File: src/sv/ssp_scale.sv
module ssp_scale import ssp_pkg::*; (
    input  t_snap             i_snap,
    output logic              o_ok,
    output logic [ACC_W-1:0]  o_value
);

    logic [ACC_W-1:0] limit;

    assign limit   = ACC_MAX >> i_snap.shift;
    assign o_ok    = i_snap.good && (i_snap.acc <= limit);
    assign o_value = o_ok ? (i_snap.acc << i_snap.shift) : '0;

endmodule

File: src/sv/size_string_parser_unit.sv
// Path of a tlast beat: input, snapshot, output register, o_m_axis_tvalid.
// Throughput: one beat per cycle unless a last beat meets full result regs;
// limit: accumulator update (x10, digit add, cutoff compare) in parse stage
// Reset: synchronous, active low; clears all stage valids and returns the
// parser to its empty-string state.
module size_string_parser_unit import ssp_pkg::*; (
    input  logic              i_clk,
    input  logic              i_rst_n,
    input  logic              i_s_axis_tvalid,
    output logic              o_s_axis_tready,
    input  logic [7:0]        i_s_axis_tdata,   // [7:0] char_code
    input  logic              i_s_axis_tuser,   // [0] end_only
    input  logic              i_s_axis_tlast,
    output logic              o_m_axis_tvalid,
    input  logic              i_m_axis_tready,
    output logic [ACC_W-1:0]  o_m_axis_tdata,   // [63:0] size_value
    output logic              o_m_axis_tuser    // [0] ok
);

    logic              r_in_valid;
    logic [7:0]        r_in_char;
    logic              r_in_end_only;
    logic              r_in_last;

    t_state            r_state;
    t_state            n_state;

    logic              r_snap_valid;
    t_snap             r_snap;

    logic              r_out_valid;
    logic              r_out_ok;
    logic [ACC_W-1:0]  r_out_value;

    logic              scale_ok;
    logic [ACC_W-1:0]  scale_value;

    logic              out_free;
    logic              snap_free;
    logic              in_consume;
    logic              in_take;

    ssp_step u_step (
        .i_state    (r_state),
        .i_char     (r_in_char),
        .i_end_only (r_in_end_only),
        .o_state    (n_state)
    );

    ssp_scale u_scale (
        .i_snap  (r_snap),
        .o_ok    (scale_ok),
        .o_value (scale_value)
    );

    assign out_free   = !r_out_valid || i_m_axis_tready;
    assign snap_free  = !r_snap_valid || out_free;
    // only a last beat needs room downstream
    assign in_consume = r_in_valid && (!r_in_last || snap_free);
    assign in_take    = i_s_axis_tvalid && o_s_axis_tready;

    assign o_s_axis_tready = !r_in_valid || in_consume;

    always_ff @(posedge i_clk) begin
        if (!i_rst_n) begin
            r_in_valid <= 1'b0;
        end else if (o_s_axis_tready) begin
            r_in_valid <= i_s_axis_tvalid;
        end
    end

    always_ff @(posedge i_clk) begin
        if (in_take) begin
            r_in_char     <= i_s_axis_tdata;
            r_in_end_only <= i_s_axis_tuser;
            r_in_last     <= i_s_axis_tlast;
        end
    end

    always_ff @(posedge i_clk) begin
        if (!i_rst_n) begin
            r_state <= STATE_RESET;
        end else if (in_consume) begin
            r_state <= r_in_last ? STATE_RESET : n_state;
        end
    end

    always_ff @(posedge i_clk) begin
        if (!i_rst_n) begin
            r_snap_valid <= 1'b0;
        end else if (snap_free) begin
            r_snap_valid <= in_consume && r_in_last;
        end
    end

    always_ff @(posedge i_clk) begin
        if (in_consume && r_in_last) begin
            r_snap.acc   <= n_state.acc;
            r_snap.shift <= n_state.shift;
            r_snap.good  <= n_state.saw_digit &&
                            (n_state.phase == PH_DIGITS || n_state.phase == PH_SUFFIX);
        end
    end

    always_ff @(posedge i_clk) begin
        if (!i_rst_n) begin
            r_out_valid <= 1'b0;
        end else if (out_free) begin
            r_out_valid <= r_snap_valid;
        end
    end

    always_ff @(posedge i_clk) begin
        if (out_free && r_snap_valid) begin
            r_out_ok    <= scale_ok;
            r_out_value <= scale_value;
        end
    end

    assign o_m_axis_tvalid = r_out_valid;
    assign o_m_axis_tdata  = r_out_value;
    assign o_m_axis_tuser  = r_out_ok;

    // hold a finished string while the output is stalled
    a_snap_hold: assert property (@(posedge i_clk) disable iff (!i_rst_n)
        (r_snap_valid && r_out_valid && !i_m_axis_tready) |=> r_snap_valid)
        else $error("pending result dropped under stall");

    a_fail_zero: assert property (@(posedge i_clk) disable iff (!i_rst_n)
        (o_m_axis_tvalid && !o_m_axis_tuser) |-> (o_m_axis_tdata == '0))
        else $error("failed string carries a nonzero value");

    a_state_clear: assert property (@(posedge i_clk) disable iff (!i_rst_n)
        (in_consume && r_in_last) |=>
            (r_state.acc == '0 && r_state.phase == PH_DIGITS && !r_state.saw_digit))
        else $error("parser not cleared after last beat");

    a_stall_cause: assert property (@(posedge i_clk) disable iff (!i_rst_n)
        !o_s_axis_tready |-> (r_in_valid && r_in_last && r_snap_valid && r_out_valid))
        else $error("input stalled without a full pipeline");

endmodule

● **Exercise prompt**
Where a line in the listing above includes the string "result", copy that line.

● **Solution for this task**
// Throughput: one beat per cycle unless a last beat meets full result regs;
        else $error("pending result dropped under stall");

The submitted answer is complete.